Something to do with getopt. Needs more investigation ... or help from @andivogelsang ?

[fwiesweg]

Dear Colin,

I originally developed it on Linux, so there is probably a series of corner cases for MacOS that we have not covered. I suppose you're at the step of executing ./run.sh? A bit of research indicates that getopt as provided by MacOS does not support long options: https://stackoverflow.com/questions/12152077/how-can-i-make-bash-deal-with-long-param-using-getopt-command-in-mac

There's a branch ("macos") ready in our repository replacing GNU getopts by the bash-builtin getopt that should make it work. If there are any further issues, don't hesitate to ask. https://github.com/NaPiRE/project_riskdrivenRE/tree/macos

The repository is currently private, but should become public within a few hours so you can pull it easily.

Best regards, Florian

[michaelrath-work]

Hi, I installed your artifact inside a Ubuntu 20.04 docker container. Installation works. However, when executing the run.sh script, the web UI does not work. The console output reads

Starting napire analysis REST service on http://127.0.0.1:8888
┌ Error: (ErrorException("type Regex has no field match_data"), Base.StackTraces.StackFrame[getproperty(::Regex, ::Symbol) at Base.jl:33, exec(::Regex, ::String, ::Int64) at parseutils.jl:4, exec(::Regex, ::String) at parseutils.jl:4, parse_request_line!(::String, ::HTTP.Messages.Request) at Parsers.jl:159, parse_start_line!(::String, ::HTTP.Messages.Request) at Messages.jl:481, readheaders(::HTTP.ConnectionPool.Transaction{Sockets.TCPSocket}, ::HTTP.Messages.Request) at Messages.jl:474, startread(::HTTP.Streams.Stream{HTTP.Messages.Request,HTTP.ConnectionPool.Transaction{Sockets.TCPSocket}}) at Streams.jl:153, handle_transaction(::HTTP.Handlers.var"#4#5"{HTTP.Handlers.RequestHandlerFunction{napire.web.var"#68#74"{Dict{NamedTuple,NamedTuple}}}}, ::HTTP.ConnectionPool.Transaction{Sockets.TCPSocket}; final_transaction::Bool) at Servers.jl:332, (::HTTP.Servers.var"#handle_transaction##kw")(::NamedTuple{(:final_transaction,),Tuple{Bool}}, ::typeof(HTTP.Servers.handle_transaction), ::Function, ::HTTP.ConnectionPool.Transaction{Sockets.TCPSocket}) at Servers.jl:328, handle_connection(::Function, ::HTTP.ConnectionPool.Connection{Sockets.TCPSocket}, ::Int64, ::Int64) at Servers.jl:291, macro expansion at Servers.jl:249 [inlined], (::HTTP.Servers.var"#8#9"{HTTP.Handlers.var"#4#5"{HTTP.Handlers.RequestHandlerFunction{napire.web.var"#68#74"{Dict{NamedTuple,NamedTuple}}}},Base.RefValue{Int64},Int64,Int64,Bool,HTTP.ConnectionPool.Connection{Sockets.TCPSocket},Sockets.TCPSocket,Int64})() at task.jl:358])
└ @ HTTP.Servers ~/.julia/packages/HTTP/GN0Te/src/Servers.jl:255

I used the code from here https://github.com/researchart/rose7re20/tree/master/submissions/125-vogelsang.

Regards,

Michael

[fwiesweg]

Dear Michael,

seems as if a piece of API has been removed in Julia 1.3. Unfortunately, that error happens quite deep in a library we're using. I just tried to upgrade the whole stack but that's pretty invasive.

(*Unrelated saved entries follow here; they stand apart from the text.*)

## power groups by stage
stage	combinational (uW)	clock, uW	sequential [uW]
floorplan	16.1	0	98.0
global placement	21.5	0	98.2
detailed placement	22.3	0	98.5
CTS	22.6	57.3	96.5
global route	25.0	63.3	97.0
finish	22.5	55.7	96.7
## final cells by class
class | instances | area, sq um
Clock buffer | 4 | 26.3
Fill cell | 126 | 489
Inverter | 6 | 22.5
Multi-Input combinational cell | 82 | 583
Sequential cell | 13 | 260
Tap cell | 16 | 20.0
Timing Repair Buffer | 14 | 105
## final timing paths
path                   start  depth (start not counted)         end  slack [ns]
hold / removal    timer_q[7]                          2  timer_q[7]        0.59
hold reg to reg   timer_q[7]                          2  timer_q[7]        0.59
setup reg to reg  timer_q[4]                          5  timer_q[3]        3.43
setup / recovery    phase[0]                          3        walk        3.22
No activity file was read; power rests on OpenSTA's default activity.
--- config.mk ---
export PLATFORM = sky130hd
export DESIGN_NAME = rv32_mem_access
export DESIGN_NICKNAME = d
export VERILOG_FILES = /design/src/rtl/rv32_mem_pkg.sv /design/src/rtl/rv32_mem_align.sv /design/src/rtl/rv32_mem_access.sv
export SDC_FILE = /design/constraint.sdc
export NUM_CORES = 1
export LEC_CHECK = 0
export BUFFER_PORTS_ARGS = -buffer_cell sky130_fd_sc_hd__buf_2
export CAP_MARGIN = 20
export CORE_MARGIN = 4
export CORE_UTILIZATION = 49
export CTS_CLUSTER_DIAMETER = 60
export CTS_CLUSTER_SIZE = 25
export DETAILED_ROUTE_END_ITERATION = 10
export MAX_ROUTING_LAYER = met4
export PLACE_DENSITY_LB_ADDON = 0.3
export SETUP_SLACK_MARGIN = 0.4
export SLEW_MARGIN = 20
export SYNTH_ARGS = -nofsm -noshare
export SYNTH_HDL_FRONTEND = slang
export SYNTH_SLANG_ARGS = --single-unit
--- constraint.sdc ---
create_clock -name clk -period 4.9 [get_ports clk]
set_input_delay 0 -clock clk [delete_from_list [all_inputs] [get_ports clk]]
set_output_delay 0 -clock clk [all_outputs]
set_load 0.05 [all_outputs]
File: src/rtl/boids_pkg.sv
// Shared fixed-point types, screen-edge constants and FSM encoding for the boid pass scheduler.
package boids_pkg;

  localparam int unsigned W         = 27;
  localparam int unsigned FRAC_BITS = 15;

  typedef logic signed [W-1:0] fix_t;

  localparam fix_t FIX_MAX = fix_t'({1'b0, {(W-1){1'b1}}});
  localparam fix_t FIX_MIN = fix_t'({1'b1, {(W-1){1'b0}}});

  localparam fix_t EDGE_LEFT   = fix_t'(100 << FRAC_BITS);
  localparam fix_t EDGE_RIGHT  = fix_t'(540 << FRAC_BITS);
  localparam fix_t EDGE_TOP    = fix_t'(100 << FRAC_BITS);
  localparam fix_t EDGE_BOTTOM = fix_t'(380 << FRAC_BITS);

  typedef enum logic [2:0] {
    S_IDLE,
    S_READ,
    S_CALC,
    S_WRITE,
    S_DONE
  } sched_state_t;

  // Signed add in W+1 bits, clipped back into the fix_t range instead of wrapping.
  function automatic fix_t sat_add(input fix_t a, input fix_t b);
    logic signed [W:0] s;
    s = {a[W-1], a} + {b[W-1], b};
    if (s[W] != s[W-1]) begin
      return s[W] ? FIX_MIN : FIX_MAX;
    end
    return fix_t'(s[W-1:0]);
  endfunction

endpackage

File: src/rtl/boid_update_sched_if.sv
// Control, parameter and boid-memory signals between the scheduler (master) and its environment (slave).
interface boid_update_sched_if #(
  parameter int unsigned IDX_W = 6
);
  import boids_pkg::*;

  logic             start;
  fix_t             turnfactor;
  fix_t             maxspeed;
  logic             busy;
  logic             done;

  logic             rd_en;
  logic [IDX_W-1:0] rd_addr;
  fix_t             rd_x;
  fix_t             rd_y;
  fix_t             rd_vx;
  fix_t             rd_vy;

  logic             wr_en;
  logic [IDX_W-1:0] wr_addr;
  fix_t             wr_x;
  fix_t             wr_y;
  fix_t             wr_vx;
  fix_t             wr_vy;

  modport master (
    input  start, turnfactor, maxspeed,
    input  rd_x, rd_y, rd_vx, rd_vy,
    output busy, done,
    output rd_en, rd_addr,
    output wr_en, wr_addr, wr_x, wr_y, wr_vx, wr_vy
  );

  modport slave (
    output start, turnfactor, maxspeed,
    output rd_x, rd_y, rd_vx, rd_vy,
    input  busy, done,
    input  rd_en, rd_addr,
    input  wr_en, wr_addr, wr_x, wr_y, wr_vx, wr_vy
  );

endinterface

File: src/rtl/bound_check.sv
// Screen-edge steering: nudges velocity back toward the interior when a boid is strictly past an edge.
module bound_check
  import boids_pkg::*;
(
  input  fix_t i_x,
  input  fix_t i_y,
  input  fix_t i_vx,
  input  fix_t i_vy,
  input  fix_t i_turnfactor,
  output fix_t o_vx_c,
  output fix_t o_vy_c
);

  fix_t w_neg_tf;

  assign w_neg_tf = fix_t'(-i_turnfactor);

  always_comb begin
    o_vx_c = i_vx;
    o_vy_c = i_vy;
    if (i_x < EDGE_LEFT) begin
      o_vx_c = sat_add(i_vx, i_turnfactor);
    end else if (i_x > EDGE_RIGHT) begin
      o_vx_c = sat_add(i_vx, w_neg_tf);
    end
    if (i_y < EDGE_TOP) begin
      o_vy_c = sat_add(i_vy, i_turnfactor);
    end else if (i_y > EDGE_BOTTOM) begin
      o_vy_c = sat_add(i_vy, w_neg_tf);
    end
  end

endmodule

File: src/rtl/boid_update_sched.sv
// Per-frame pass over all boids: read state, steer off edges, clamp speed, advance position, write back.
module boid_update_sched
  import boids_pkg::*;
#(
  parameter int unsigned N_BOIDS = 64,
  parameter int unsigned IDX_W   = 6
) (
  input logic                 clk,
  input logic                 reset,
  boid_update_sched_if.master bus
);

  localparam logic [IDX_W-1:0] LAST_IDX = IDX_W'(N_BOIDS - 1);

  sched_state_t     r_state;
  sched_state_t     w_state_nxt;
  logic [IDX_W-1:0] r_idx;
  fix_t             r_turnfactor;
  fix_t             r_maxspeed;

  logic r_busy, r_done, r_rd_en, r_wr_en;
  logic w_busy_nxt, w_done_nxt, w_rd_en_nxt, w_wr_en_nxt;

  logic [IDX_W-1:0] r_wr_addr;
  fix_t             r_wr_x, r_wr_y, r_wr_vx, r_wr_vy;

  logic w_accept;
  logic w_last;
  fix_t w_vx_chk, w_vy_chk;
  fix_t w_vx_lim, w_vy_lim;
  fix_t w_neg_max;
  fix_t w_x_new, w_y_new;

  assign w_accept = (r_state == S_IDLE) && bus.start;
  assign w_last   = (r_idx == LAST_IDX);

  // State register; outputs are registered from the next-state decode so they align with the state.
  always_ff @(posedge clk or posedge reset) begin
    if (reset) begin
      r_state <= S_IDLE;
      r_busy  <= 1'b0;
      r_done  <= 1'b0;
      r_rd_en <= 1'b0;
      r_wr_en <= 1'b0;
    end else begin
      r_state <= w_state_nxt;
      r_busy  <= w_busy_nxt;
      r_done  <= w_done_nxt;
      r_rd_en <= w_rd_en_nxt;
      r_wr_en <= w_wr_en_nxt;
    end
  end

  always_comb begin
    w_state_nxt = r_state;
    case (r_state)
      S_IDLE:  if (bus.start) w_state_nxt = S_READ;
      S_READ:  w_state_nxt = S_CALC;
      S_CALC:  w_state_nxt = S_WRITE;
      S_WRITE: w_state_nxt = w_last ? S_DONE : S_READ;
      S_DONE:  w_state_nxt = S_IDLE;
      default: w_state_nxt = S_IDLE;
    endcase
  end

  always_comb begin
    w_busy_nxt  = 1'b0;
    w_done_nxt  = 1'b0;
    w_rd_en_nxt = 1'b0;
    w_wr_en_nxt = 1'b0;
    case (w_state_nxt)
      S_READ:  begin w_busy_nxt = 1'b1; w_rd_en_nxt = 1'b1; end
      S_CALC:  w_busy_nxt = 1'b1;
      S_WRITE: begin w_busy_nxt = 1'b1; w_wr_en_nxt = 1'b1; end
      S_DONE:  begin w_busy_nxt = 1'b1; w_done_nxt = 1'b1; end
      default: w_busy_nxt = 1'b0;
    endcase
  end

  bound_check u_bound_check (
    .i_x          (bus.rd_x),
    .i_y          (bus.rd_y),
    .i_vx         (bus.rd_vx),
    .i_vy         (bus.rd_vy),
    .i_turnfactor (r_turnfactor),
    .o_vx_c       (w_vx_chk),
    .o_vy_c       (w_vy_chk)
  );

  // Symmetric per-axis clamp; values exactly at +/-maxspeed pass through.
  assign w_neg_max = fix_t'(-r_maxspeed);
  assign w_vx_lim  = (w_vx_chk > r_maxspeed) ? r_maxspeed :
                     ((w_vx_chk < w_neg_max) ? w_neg_max : w_vx_chk);
  assign w_vy_lim  = (w_vy_chk > r_maxspeed) ? r_maxspeed :
                     ((w_vy_chk < w_neg_max) ? w_neg_max : w_vy_chk);
  assign w_x_new   = sat_add(bus.rd_x, w_vx_lim);
  assign w_y_new   = sat_add(bus.rd_y, w_vy_lim);

  always_ff @(posedge clk or posedge reset) begin
    if (reset) begin
      r_idx        <= '0;
      r_turnfactor <= '0;
      r_maxspeed   <= '0;
      r_wr_addr    <= '0;
      r_wr_x       <= '0;
      r_wr_y       <= '0;
      r_wr_vx      <= '0;
      r_wr_vy      <= '0;
    end else begin
      if (w_accept) begin
        r_idx        <= '0;
        r_turnfactor <= bus.turnfactor;
        r_maxspeed   <= bus.maxspeed;
      end
      if (r_state == S_CALC) begin
        r_wr_addr <= r_idx;
        r_wr_x    <= w_x_new;
        r_wr_y    <= w_y_new;
        r_wr_vx   <= w_vx_lim;
        r_wr_vy   <= w_vy_lim;
      end
      if ((r_state == S_WRITE) && !w_last) begin
        r_idx <= r_idx + IDX_W'(1);
      end
    end
  end

  assign bus.busy    = r_busy;
  assign bus.done    = r_done;
  assign bus.rd_en   = r_rd_en;
  assign bus.rd_addr = r_idx;
  assign bus.wr_en   = r_wr_en;
  assign bus.wr_addr = r_wr_addr;
  assign bus.wr_x    = r_wr_x;
  assign bus.wr_y    = r_wr_y;
  assign bus.wr_vx   = r_wr_vx;
  assign bus.wr_vy   = r_wr_vy;

endmodule
File: src/flat_wrapper.sv
// flat-port wrapper written by rule: the top's interface ports become plain ports
module boid_update_sched_flat import boids_pkg::*;
#(
  parameter int unsigned N_BOIDS = 64,
  parameter int unsigned IDX_W   = 6
)
  (clk, reset, bus_start, bus_turnfactor, bus_maxspeed, bus_rd_x, bus_rd_y, bus_rd_vx, bus_rd_vy, bus_busy, bus_done, bus_rd_en, bus_rd_addr, bus_wr_en, bus_wr_addr, bus_wr_x, bus_wr_y, bus_wr_vx, bus_wr_vy);
  boid_update_sched_if #(.IDX_W(IDX_W)) bus_i ();
  input logic clk;
  input logic reset;
  input wire logic [$bits(bus_i.start)-1:0] bus_start;
  input wire logic [$bits(bus_i.turnfactor)-1:0] bus_turnfactor;
  input wire logic [$bits(bus_i.maxspeed)-1:0] bus_maxspeed;
  input wire logic [$bits(bus_i.rd_x)-1:0] bus_rd_x;
  input wire logic [$bits(bus_i.rd_y)-1:0] bus_rd_y;
  input wire logic [$bits(bus_i.rd_vx)-1:0] bus_rd_vx;
  input wire logic [$bits(bus_i.rd_vy)-1:0] bus_rd_vy;
  output wire logic [$bits(bus_i.busy)-1:0] bus_busy;
  output wire logic [$bits(bus_i.done)-1:0] bus_done;
  output wire logic [$bits(bus_i.rd_en)-1:0] bus_rd_en;
  output wire logic [$bits(bus_i.rd_addr)-1:0] bus_rd_addr;
  output wire logic [$bits(bus_i.wr_en)-1:0] bus_wr_en;
  output wire logic [$bits(bus_i.wr_addr)-1:0] bus_wr_addr;
  output wire logic [$bits(bus_i.wr_x)-1:0] bus_wr_x;
  output wire logic [$bits(bus_i.wr_y)-1:0] bus_wr_y;
  output wire logic [$bits(bus_i.wr_vx)-1:0] bus_wr_vx;
  output wire logic [$bits(bus_i.wr_vy)-1:0] bus_wr_vy;
  assign bus_i.start = bus_start;
  assign bus_i.turnfactor = bus_turnfactor;
  assign bus_i.maxspeed = bus_maxspeed;
  assign bus_i.rd_x = bus_rd_x;
  assign bus_i.rd_y = bus_rd_y;
  assign bus_i.rd_vx = bus_rd_vx;
  assign bus_i.rd_vy = bus_rd_vy;
  assign bus_busy = bus_i.busy;
  assign bus_done = bus_i.done;
  assign bus_rd_en = bus_i.rd_en;
  assign bus_rd_addr = bus_i.rd_addr;
  assign bus_wr_en = bus_i.wr_en;
  assign bus_wr_addr = bus_i.wr_addr;
  assign bus_wr_x = bus_i.wr_x;
  assign bus_wr_y = bus_i.wr_y;
  assign bus_wr_vx = bus_i.wr_vx;
  assign bus_wr_vy = bus_i.wr_vy;
  boid_update_sched #(.N_BOIDS(N_BOIDS), .IDX_W(IDX_W)) u_core (.clk(clk), .reset(reset), .bus(bus_i));
endmodule
File: config.mk
export PLATFORM = sky130hd
export DESIGN_NAME = boid_update_sched_flat
export DESIGN_NICKNAME = d
export VERILOG_FILES = /design/src/rtl/boids_pkg.sv /design/src/rtl/boid_update_sched_if.sv /design/src/rtl/bound_check.sv /design/src/rtl/boid_update_sched.sv /design/src/flat_wrapper.sv
export SDC_FILE = /design/constraint.sdc
export NUM_CORES = 1
export LEC_CHECK = 0
export ABC_AREA = 1
export ABC_CLOCK_PERIOD_IN_PS = 22500
export BUFFER_PORTS_ARGS = -buffer_cell sky130_fd_sc_hd__buf_2
export CAP_MARGIN = 10
export CELL_PAD_IN_SITES_DETAIL_PLACEMENT = 0
export CELL_PAD_IN_SITES_GLOBAL_PLACEMENT = 2
export CORE_AREA = 8 8 297 270
export CTS_CLUSTER_DIAMETER = 30
export DETAILED_ROUTE_END_ITERATION = 7
export DIE_AREA = 0 0 305 278
export PLACE_DENSITY_LB_ADDON = 0.1
export SYNTH_ARGS = -nofsm -noshare
export SYNTH_HDL_FRONTEND = slang
export SYNTH_SLANG_ARGS = --single-unit
File: constraint.sdc
create_clock -name clk -period 22.5 [get_ports clk]
set_input_delay 1.125 -clock clk [delete_from_list [all_inputs] [get_ports clk]]
set_output_delay 1.125 -clock clk [all_outputs]
set_load 0.03 [all_outputs]
# Word-level counts from Yosys, hierarchy flattened
# Index checks and enable logic that the tools add are counted.
# totals
mem_bits_rw,0
romBits,0
memories,0
elab_cells,97
reg_bits,181
in_bits,165
latch_bits,0
out_inout_bits,124
# op_classes
eq_ne,14
n_bitwise,0
n_shift,0
addsub,9
muxes,47
n_div,0
magnitude_cmp,8
multipliers,0
n_reduce_logical,6
# op_table
cell,n
27-bit two-way mux,26
27-bit by 27-bit adder with 28-bit output,6
27-bit greater-than comparator,2
27-bit by 23-bit < comparator with 1-bit output (second input constant),2
27-bit < comparator,2
27-bit negation,2
27-bit by 25-bit greater-than comparator with 1-bit output (second input constant),1
27-bit by 26-bit greater-than comparator with 1-bit output (second input constant),1
1-bit two-way mux,16
3-bit by 2-bit == test with 1-bit output (second input constant),4
6-bit two-way mux,2
3-bit one-hot mux with 4 select lines,1
6-bit by 1-bit adder with 6-bit output (second input constant),1
3-bit by 1-bit == test with 1-bit output (second input constant),2
6-bit == test (second input constant),1
3-bit two-way mux,2
1-bit != test,6
4-bit OR reduction,1
3-bit == test (second input constant),1
3-bit zero test,1
1-bit logical AND,2
2-bit nonzero test,1
1-bit zero test,1

# Depth between registers and ports, before layout
# logic_depth
depth_word,16
ltp_mapped,65
mapped_depth_nobuf,65

# By module
# From an unflattened synthesis, not the netlist that was laid out.
# hier_totals
cells_unflattened,3892
area_unflattened_um2,24333.3
# modules_own_cells
module,area_per_inst_um2,n_inst,cells_per_inst
boid_update_sched,14515.2,1,1968
bound_check,9818.2,1,1924

# Worst setup path after synthesis
# OpenSTA, ideal clock, no wires.
# synth_timing
path_type,flip-flop to flip-flop
from,register u_core.r_turnfactor[1]
to,register u_core.r_wr_x[12] (netlist: u_core.bus.wr_x[12])
t_arrival_ns,7.799
stages_incl_launch_ff,62
t_required_ns,22.377
period_less_slack_ns,7.922
path_slack_ns,14.578
setup_time_ns,0.123
cell_sequence,dfrtp_1 -> inv_1 -> ha_1 -> nand3_1 -> nor2_1 -> nand2_1 -> nor3_2 -> nand3_1 -> nor3_2 -> nand4_1 -> nor2_1 -> xor2_1 -> inv_1 -> ha_1 -> nand2_1 -> nor2_1 -> nand2_1 -> nor2_1 -> [... 26 more ...] -> inv_1 -> nand2_1 -> and2_1 -> ha_1 -> inv_1 -> fa_1 -> inv_1 -> nand3_1 -> nand2_1 -> a21boi_2 -> o21ai_2 -> nand3_1 -> nand2_1 -> xor2_2 -> nand2_2 -> buf_2 -> nand3_1 -> nand3_2
# synth_via
elab_chain_cells,16
# synth_rtl
element,line_no,text
from (decl),boid_update_sched.sv:18,fix_t r_turnfactor;
from (signal assigned),boid_update_sched.sv:112,r_turnfactor <= bus.turnfactor;
27-bit negation,bound_check.sv:16,assign w_neg_tf = fix_t'(-i_turnfactor);
27-bit by 27-bit adder with 28-bit output,boids_pkg.sv:28,"s = {a[W-1], a} + {b[W-1], b};"
1-bit != test,boids_pkg.sv:29,if (s[W] != s[W-1]) begin
1-bit two-way mux,boids_pkg.sv:29,
1-bit two-way mux,bound_check.sv:23,end else if (i_x > EDGE_RIGHT) begin
1-bit two-way mux,bound_check.sv:21,if (i_x < EDGE_LEFT) begin
27-bit two-way mux,boids_pkg.sv:32,return fix_t'(s[W-1:0]);
27-bit two-way mux,bound_check.sv:23,
27-bit two-way mux (*),bound_check.sv:21,
27-bit < comparator,boid_update_sched.sv:93,((w_vx_chk < w_neg_max) ? w_neg_max : w_vx_chk);
27-bit two-way mux,boid_update_sched.sv:93,
27-bit two-way mux (*),boid_update_sched.sv:92,assign w_vx_lim = (w_vx_chk > r_maxspeed) ? r_maxspeed :
net u_core.w_vx_lim[0],boid_update_sched.sv:30,"fix_t w_vx_lim, w_vy_lim;"
27-bit by 27-bit adder with 28-bit output (*),boids_pkg.sv:28,
27-bit two-way mux or 1-bit != test (tied branches),"boids_pkg.sv:30, boids_pkg.sv:29",
27-bit two-way mux or 1-bit two-way mux (tied branches),boids_pkg.sv:29,
27-bit two-way mux (*),boids_pkg.sv:32,
to (signal assigned),boid_update_sched.sv:117,r_wr_x <= w_x_new;
to (decl),boid_update_sched.sv:25,"fix_t r_wr_x, r_wr_y, r_wr_vx, r_wr_vy;"
# Mark *: on every way through the listed nets, which the timed path passes. The rest lies on a longest branch. The select of a mux whose other input is x is not followed.
# A chain may end at the register's enable or synchronous reset.

# Worst setup path after layout
# layout_timing
from,register u_core.r_turnfactor[1]
to,register u_core.r_wr_x[24] (netlist: u_core.bus.wr_x[24])
# The elaborated chain is that of the path after synthesis.

==> key figures <==
CTS
  – CTS tree: built
  – Cts bufs inserted: 17
  – Max Root-Sink Buffers: 2
  – Clk root buf: clkbuf_16
  – H-tree Lvls: 4
  – # resized after CTS: 0
  – Postcts setup bufs: 0
  – Hold buffer count at cts: 0
  – Clk_lat worst skew: 510 ps
  – Worst-path clk slew: 90 ps
  – Num Clock Sinks: ~180

Logic synthesis
  – Number of flops mapped to enable cells by yosys: 0
  – Dominant synthesized flop cell: dfrtp_1
  – Syn Area/Cell: 5.86 um^2
  – Syn Std Cell Area: 0.0261 mm^2
  – Yosys reg bits: approximately 180
  – Ys async rst share: 100%
  – Leading area contributor after synthesis: nand2_1
  – Yosys cell types: 58
  – YS warnings: 0
  – Synth Instances: 4,447
  – Synth top area cells: nand2_1 22%, dfrtp_1 17%, ha_1 13%
  – Count leader, synth: nand2_1
  – Yosys top cell area share: 22.2%
  – Syn Nets: ~4,900
  – Most frequent cells after synthesis: 1,545 x nand2_1, 672 x inv_1, 495 x nand3_1
  – Post-synthesis sequential area ratio: 17.4%

Die
  – Core area: 0.0753 mm^2
  – Top Ports: 289
  – Die area: 0.0848 mm^2
  – Starting density of the core: around a third
  – Rows: 96
  – Die span in y: 278 um
  – Die Wd: 305 um

Routing
  – # DRC: 0
  – WL/cell: 21.5 um
  – DR vias: 29,300
  – Detailed Routing Iterations Pass 1: 6
  – Via-to-Cell Ratio: 5.18
  – DRT antenna net count: 0
  – Routed Wire Length: 121 mm
  – Starting DRT DRC Count: ~2,300

Placement
  – Port Buffers: 288
  – Post-Place Setup Slack: 11,650 ps
  – Hpwl dp: approximately 100 mm
  – Placer Congestion: 0.967

Cells and area
  – Fin nets: 5,119
  – Synth-to-Final Area Change: 11.0%
  – Diode count: 0
  – Share of cells above drive strength 1: 9.12%

Global route
  – GR Util All Layers: 27.9%
  – Vias in the first global route: ~28,000
  – Total congestion overflow: 0
  – First-pass GRT wire length: 180 mm
  – Largest net degree at the start of global routing: 123
  – Initial antenna violation count: 2

STA
  – Fin. max-slew vios: 0
  – RSZ-0062 raised after global routing: no
  – Post-route setup TNS: 0 ps
  – Fmax: just over 90 MHz
  – Final setup violation count: 0
  – Max-slew headroom at the worst pin: about 11%
  – Post-route minimum period: 10,940 ps
  – Clk_skew: 24.7 ps
  – Hold Fails Final Rpt: 0
  – Final worst-path cycle share: 48.6%
  – Least-Margin Pin Slew: between 1000 and 1500 ps
  – Final setup margin: 11,560 ps

Critical path
  – Reg2Reg Setup Slack: ~12,000 ps
  – Reg2reg start: u_core.r_turnfactor[1]
  – Most numerous cell on the critical path: nand2_1
  – Worst Reg-to-Reg Cells: 58
  – CP Capture Type: register
  – Slowest Stage Delay on Critical Path: just over 700 ps
  – Worst flop-to-flop path endpoint: u_core.bus.wr_x[24]
  – CP required: about 23,000 ps
  – WS Path Type: register to register
  – Type of origin of the critical path: register
  – Slowest stage cell, crit path: clkinv_1
  – Worst-path fanout max: 27
  – Data arrival time of the worst path: ~11,000 ps

Status
  – Status: finished clean

Flow run
  – Maximum capacitance violations: 0

Worst hold path
  – Worst Hold Depth: 2
  – Hold Crit Endpoint: u_core.bus.wr_vx[2]
  – Worst hold-check path type: register to register
  – Worst hold start: u_core.bus.wr_vx[2]
## layer usage
metal  global-route usage [%]  share of wire [%]
met5                        0                  0
met4                     6.70                2.2
met3                     5.69                6.7
met2                     44.7                 44
met1                     38.3                 47
## cell type report
class | count | area [um^2]
fillers | 8724 | 46400
multi-input cells | 3483 | 18400
flip-flops and latches | 181 | 4530
inverters | 687 | 2590
repair buffers | 298 | 1520
well taps | 980 | 1230
clock buffers | 17 | 425
clock inverters | 15 | 213
## critical path: cells and delay by family, from the launching register on
kind / cells / cell delay [ps]
flip-flops: 1 / 520
XOR/XNOR: 3 / 580
AND/OR/NAND/NOR: 35 / 5510
adder cells (fa/ha/maj): 6 / 1980
AO/OA/AOI/OAI: 6 / 830
buffers and inverters: 8 / 1370
## flip-flops by register name, indices dropped and copies added, names as in the netlist
signal / count
u_core.bus.done: 1
u_core.bus.rd_en: 1
u_core.bus.rd_addr: 6
u_core.r_maxspeed: 27
u_core.bus.wr_addr: 6
u_core.bus.wr_vx: 27
u_core.bus.wr_y: 27
u_core.bus.wr_vy: 27
u_core.r_turnfactor: 27
u_core.bus.wr_x: 27
u_core.r_state: 3
u_core.bus.busy: 1
u_core.bus.wr_en: 1
## cells by family (layout without fill, tap and decap cells)
kind of cell / count (synthesis) / after routing / share of synthesized area [%]
and+or+nand+nor: 2561 / 2561 / 41.9
AOI/OAI and AO/OA: 539 / 539 / 11.6
adders and majority gates: 286 / 286 / 13.9
DFF: 181 / 181 / 17.4
buffers and inverters: 783 / 1017 / 11.9
xor gates and xnor gates: 97 / 97 / 3.29
## how the worst max path moves through the flow
stage / slack (ps) / startpoint / end / cells past startpoint
floorplan: 14580 / u_core.r_turnfactor[1] / u_core.bus.wr_x[12] / 61
global placement: 11780 / u_core.r_turnfactor[1] / u_core.bus.wr_x[24] / 57
detailed placement: 11650 / u_core.r_turnfactor[1] / u_core.bus.wr_x[24] / 58
CTS: 11620 / u_core.r_turnfactor[1] / u_core.bus.wr_x[24] / 58
global route: 10450 / u_core.r_turnfactor[1] / u_core.bus.wr_x[24] / 58
finish: 11560 / u_core.r_turnfactor[1] / u_core.bus.wr_x[24] / 58
## placed cells by master (no fill, tap or decap), types with 11 or more instances in the layout
| master | Yosys | routed |
|---|---|---|
| nand3b_1 | 11 | 11 |
| a21boi_1 | 49 | 49 |
| xor2_1 | 76 | 76 |
| o21a_1 | 12 | 12 |
| xnor2_1 | 20 | 20 |
| nand2_2 | 14 | 14 |
| nor4_1 | 15 | 14 |
| nand2_1 | 1545 | 1545 |
| and2_1 | 13 | 13 |
| o21ai_1 | 12 | 12 |
| nand3_1 | 495 | 495 |
| inv_1 | 672 | 671 |
| o21ai_0 | 163 | 163 |
| clkbuf_16 | 0 | 17 |
| ha_1 | 280 | 280 |
| nand4_1 | 64 | 64 |
| o21bai_1 | 14 | 14 |
| or2_2 | 17 | 17 |
| nand3_2 | 18 | 18 |
| nor3_1 | 33 | 32 |
| buf_2 | 34 | 288 |
| a21oi_1 | 251 | 251 |
| nor2_1 | 302 | 302 |
| dfrtp_1 | 181 | 181 |
## per-stage QoR
stage | cells | util [%] | area [um^2] | hold WS (ps)
final | 5661 | 38.4 | 28900 | 477
after global routing | 5661 | 38.4 | 28900 | 504
after CTS | 5661 | 38.4 | 28900 | 477
after detailed placement | 5629 | 37.6 | 28300 | 459
after global placement | 5629 | 37.6 | 28300 | 451
after floorplan | 4447 | - | 26100 | 502
Power is left out: the tool's default activity adds up to more than one toggle a clock period on the data nets, which glitch-free logic cannot reach.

You can make it work reliably on Julia 1.1.1, though, which can be downloaded here: https://julialang.org/downloads/oldreleases/

It just needs to be extracted and added to PATH before starting run.sh.

wget https://julialang-s3.julialang.org/bin/linux/x64/1.1/julia-1.1.1-linux-x86_64.tar.gz
tar -xf julia-1.1.1-linux-x86_64.tar.gz
export PATH=/home/fwiesweg/Zwischenspeicher/julia-1.1.1/bin/:$PATH
julia -v   # should print "julia version 1.1.1"
napire/run.sh

Best regards, Florian

[michaelrath-work]

Hi Florian,

switching to the older julia version solves the problem. I can see the evaluation interface on /web. However, /userweb is blank. Is that the correct behavior?

Best regards, Michael

[fabianodalp]

Thank you all for the good discussion so far. Just a heads up: not too relevant for this track, but it is important to know that using older versions of these libraries raises quite some security concerns, see what GitHub automatically flagged about the submission :)

[colinwerner]

I got it working on MacOS (with one small change https://github.com/NaPiRE/project_riskdrivenRE/pull/1) and downgrading Julia to 1.1.1.

[fwiesweg]

Dear Michael,

no, you should definitely see something alike to the blue-ish screenshot in the paper. Do you have JavaScript turned on or are you using some non-standard browser? That's the most common reason when this happens to me.

Otherwise, I suppose it's some transient issue about the compilation of the angular application, since it worked nicely for me this morning. These are difficult to debug without some experience in the JavaScript environment, so I've got two simple options: 1) you could try to delete userweb/node_modules and userweb/build-prod and start run.sh again, which will recompile the whole user-facing web application. It should work afterwards. 2) you could try the following branch to which I added the pre-compiled application, which I tested in Firefox and Chromium a few seconds ago. You can try starting run.sh -n, which skips the compilation, or ./run.sh without arguments if the former doesnt work. https://github.com/NaPiRE/project_riskdrivenRE/tree/angular

Best wishes, Florian

[fwiesweg]

@colinwerner I merged your changes, thank you for the patch!

Concerning fabiano's comment on security issues, these appear mostly like XSS issues somewhere down the angular stack. Given that the application is currently served via pure HTTP without encryption or authentication, it'd be way easier to just intercept the traffic itself than to inject some JavaScript into the website and get the data from there.

Unfortunately, such minor details are hard to catch in an automated way so Github does not tell us loudly ;-)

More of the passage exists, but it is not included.